SelectMsg extended flags:

Name Value Description
SelectCached 1 For remote buckets only: return only objects that are cached on AIS drives, i.e. objects that can be read without accessing to the Cloud
SelectMisplaced 2 Include objects that are on incorrect target or mountpath

We say that "an object is cached" to indicate two separate things:

  • The object was originally downloaded from a remote bucket, bucket in a remote AIS cluster, or an HTTP(s) based dataset;
  • The object is stored in the AIS cluster.

In other words, the term "cached" is simply a shortcut to indicate the object's immediate availability without the need to go and check the object's original location. Being "cached" does not have any implications on object's persistence: "cached" objects, similar to those objects that originated in a given AIS cluster, are stored with arbitrary (per bucket configurable) levels of redundancy, etc. In short, the same storage policies apply to "cached" and "non-cached".

Note that the list generated with SelectMisplaced option may have duplicated entries. E.g, after rebalance the list can contain two entries for the same object: a misplaced one (from original location) and real one (from the new location).

1) The objects that exist in the Cloud but are not present in the AIStore cache will have their atime property empty (""). The atime (access time) property is supported for the objects that are present in the AIStore cache.

List result

The result may contain all bucket objects(if a bucket is small) or only the current page. The struct includes fields:

Field JSON Value Description
UUID uuid Unique ID of the listing operation. Pass it to all consecutive list requests to read the next page of objects. If UUID is empty, the server starts listing objects from the first page
Entries entries A page of objects and their properties
ContinuationToken continuation_token The token to request the next page of objects. Empty value means that it is the last page
Flags flags Extra information - a bit-mask field. 0x0001 bit indicates that a rebalance was running at the time the list was generated

[experimental] Query Objects

QueryObjects API is extension of list objects. Alongside listing names and properties of the objects, it also allows filtering and selecting specific sets of objects.

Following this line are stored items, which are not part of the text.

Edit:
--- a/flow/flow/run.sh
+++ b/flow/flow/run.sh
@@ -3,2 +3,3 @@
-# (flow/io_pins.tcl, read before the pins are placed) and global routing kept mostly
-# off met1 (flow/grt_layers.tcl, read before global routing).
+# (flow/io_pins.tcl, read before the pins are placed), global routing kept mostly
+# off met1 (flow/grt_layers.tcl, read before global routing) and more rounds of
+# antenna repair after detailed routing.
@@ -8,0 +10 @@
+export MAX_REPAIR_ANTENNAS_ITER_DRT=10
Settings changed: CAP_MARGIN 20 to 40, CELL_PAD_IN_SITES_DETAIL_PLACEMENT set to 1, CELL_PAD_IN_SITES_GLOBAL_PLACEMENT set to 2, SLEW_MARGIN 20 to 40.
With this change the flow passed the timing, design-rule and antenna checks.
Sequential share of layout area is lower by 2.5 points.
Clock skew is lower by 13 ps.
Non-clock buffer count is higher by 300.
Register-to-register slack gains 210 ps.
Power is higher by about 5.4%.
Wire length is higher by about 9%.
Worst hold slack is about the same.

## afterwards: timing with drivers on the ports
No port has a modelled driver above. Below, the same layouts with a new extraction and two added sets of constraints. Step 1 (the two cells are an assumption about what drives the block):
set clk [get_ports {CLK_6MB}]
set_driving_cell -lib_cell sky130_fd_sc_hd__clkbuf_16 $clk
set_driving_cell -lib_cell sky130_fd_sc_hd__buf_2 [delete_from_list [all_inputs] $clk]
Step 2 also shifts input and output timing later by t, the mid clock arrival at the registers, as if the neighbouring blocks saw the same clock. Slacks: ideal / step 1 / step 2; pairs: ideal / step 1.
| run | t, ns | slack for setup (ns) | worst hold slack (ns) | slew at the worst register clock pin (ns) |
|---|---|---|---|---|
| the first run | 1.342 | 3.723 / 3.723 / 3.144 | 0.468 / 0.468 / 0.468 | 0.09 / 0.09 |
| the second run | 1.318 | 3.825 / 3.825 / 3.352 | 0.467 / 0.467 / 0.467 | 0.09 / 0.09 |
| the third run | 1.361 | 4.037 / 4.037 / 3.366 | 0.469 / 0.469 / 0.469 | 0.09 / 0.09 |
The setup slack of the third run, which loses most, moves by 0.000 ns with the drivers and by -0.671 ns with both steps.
This is an optimization exercise on Yosys and OpenROAD, whose aim is small area, a short achievable clock period and few clock cycles, not a production implementation. Only simulation tests tie the RTL to the original design; equivalence was not proved.

--- flow/run.sh ---
#!/bin/bash
# synth_recipe.tcl (not shown) runs the flow's synth.tcl, then flattens the netlist and writes it again
# the make line also repeats each setting of config.mk as NAME=value (left out here)
make -C /OpenROAD-flow-scripts/flow DESIGN_CONFIG=/design/flow/config.mk WORK_HOME=/design/flow/orfs CLKGATE_MAP_FILE= SYNTH_SCRIPT=/design/flow/synth_recipe.tcl finish
--- flow/constraint.sdc ---
create_clock -name core_clock -period 10.0 [get_ports {clk}]
set_input_delay 2.0000 -clock core_clock [delete_from_list [all_inputs] [get_ports {clk}]]
set_output_delay 2.0000 -clock core_clock [all_outputs]
set_load 0.01 [all_outputs]
--- flow/design.v ---
package gaag_pkg;
  localparam int DATA_W      = 64;
  localparam int CFG_W       = 64;
  localparam int CFG_IDX_W   = 2;
  localparam int GATHER_AX_W = 3;
  localparam int QUEUE_DEPTH = 2;
  localparam int QPTR_W      = 1;
  localparam int QCNT_W      = 2;
  typedef enum logic [CFG_IDX_W-1:0] {
    CFG_INPUT_SHAPE = 2'd0,
    CFG_INDEX_SHAPE = 2'd1,
    CFG_GATHER_AXIS = 2'd2
  } cfg_reg_t;
  typedef enum logic {
    SG_IDLE = 1'b0,
    SG_RUN  = 1'b1
  } stride_state_t;
  typedef struct packed {
    logic full;
    logic empty;
  } q_status_t;
endpackage
import gaag_pkg::*;
module gaag_stride_gen #(
  parameter int RANK = 4,
  parameter int ASB  = 16
) (
  input  logic                        clk,
  input  logic                        rst_n,
  input  logic                        load,
  input  logic [RANK-1:0][ASB-1:0]    in_size,
  output logic [RANK-1:0][DATA_W-1:0] stride,
  output logic                        busy
);
  localparam int IDX_W = (RANK > 1) ? $clog2(RANK) : 1;
  localparam logic [IDX_W-1:0] LAST_AX = IDX_W'(RANK - 1);
  gaag_pkg::stride_state_t             state_r, state_nxt;
  logic [IDX_W-1:0]          idx_r, idx_nxt;
  logic [DATA_W-1:0]         acc_r, acc_nxt;
  logic [RANK-1:0][DATA_W-1:0] stride_r;
  always_comb begin
    state_nxt = state_r;
    unique case (state_r)
      SG_IDLE: begin
        if (load) state_nxt = SG_RUN;
      end
      SG_RUN: begin
        if (!load && idx_r == '0) state_nxt = SG_IDLE;
      end
      default: state_nxt = SG_IDLE;
    endcase
  end
  always_comb begin
    busy = (state_r == SG_RUN);
  end
  always_comb begin
    idx_nxt = idx_r;
    acc_nxt = acc_r;
    if (load) begin
      idx_nxt = LAST_AX;
      acc_nxt = DATA_W'(1);
    end else if (state_r == SG_RUN) begin
      idx_nxt = idx_r - 1'b1;
      acc_nxt = acc_r * DATA_W'(in_size[idx_r]);
    end
  end
  always_ff @(posedge clk) begin
    if (!rst_n) begin
      state_r <= SG_RUN;
      idx_r   <= LAST_AX;
      acc_r   <= DATA_W'(1);
    end else begin
      state_r <= state_nxt;
      idx_r   <= idx_nxt;
      acc_r   <= acc_nxt;
    end
  end
  always_ff @(posedge clk) begin
    if (state_r == SG_RUN && !load) begin
      stride_r[idx_r] <= acc_r;
    end
  end
  assign stride = stride_r;
endmodule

At the high level, the idea is that a proxy dispatches a request to targets which produce output that is returned and combined by the proxy.

(Proxy combines and sorts the outputs returned from targets)

When target receives a request from the proxy, it then traverses disks applying the filters and selections on each of the object.

(Objects marked as green pass all the filtering and selection whereas objects marked red don't)

Query Options

The options for init message describe the most important values of the query.

Property/Option Description Value
outer_select.prefix Prefix which all returned objects must have For example, prefix = "my/directory/structure/" will include object object_name = "my/directory/structure/object1.txt" but will not object_name = "my/directory/object2.txt"
outer_select.objects_source Template that object names must match to For example objects_source = "object{00..99}.tar" will include object object_name = "object49.tar" but will not object_name = "object0.tgz"
inner_select.props Properties of objects to return A comma-separated list containing any combination of: name,size,version,checksum,atime,target_url,copies,ec,status.
from.bucket Bucket in which query should be executed
where.filter Filter to apply when traversing objects Filter is recursive data structure that can describe multiple filters which should be applied.

Init message returns handle that should be used in NextQueryResults API call.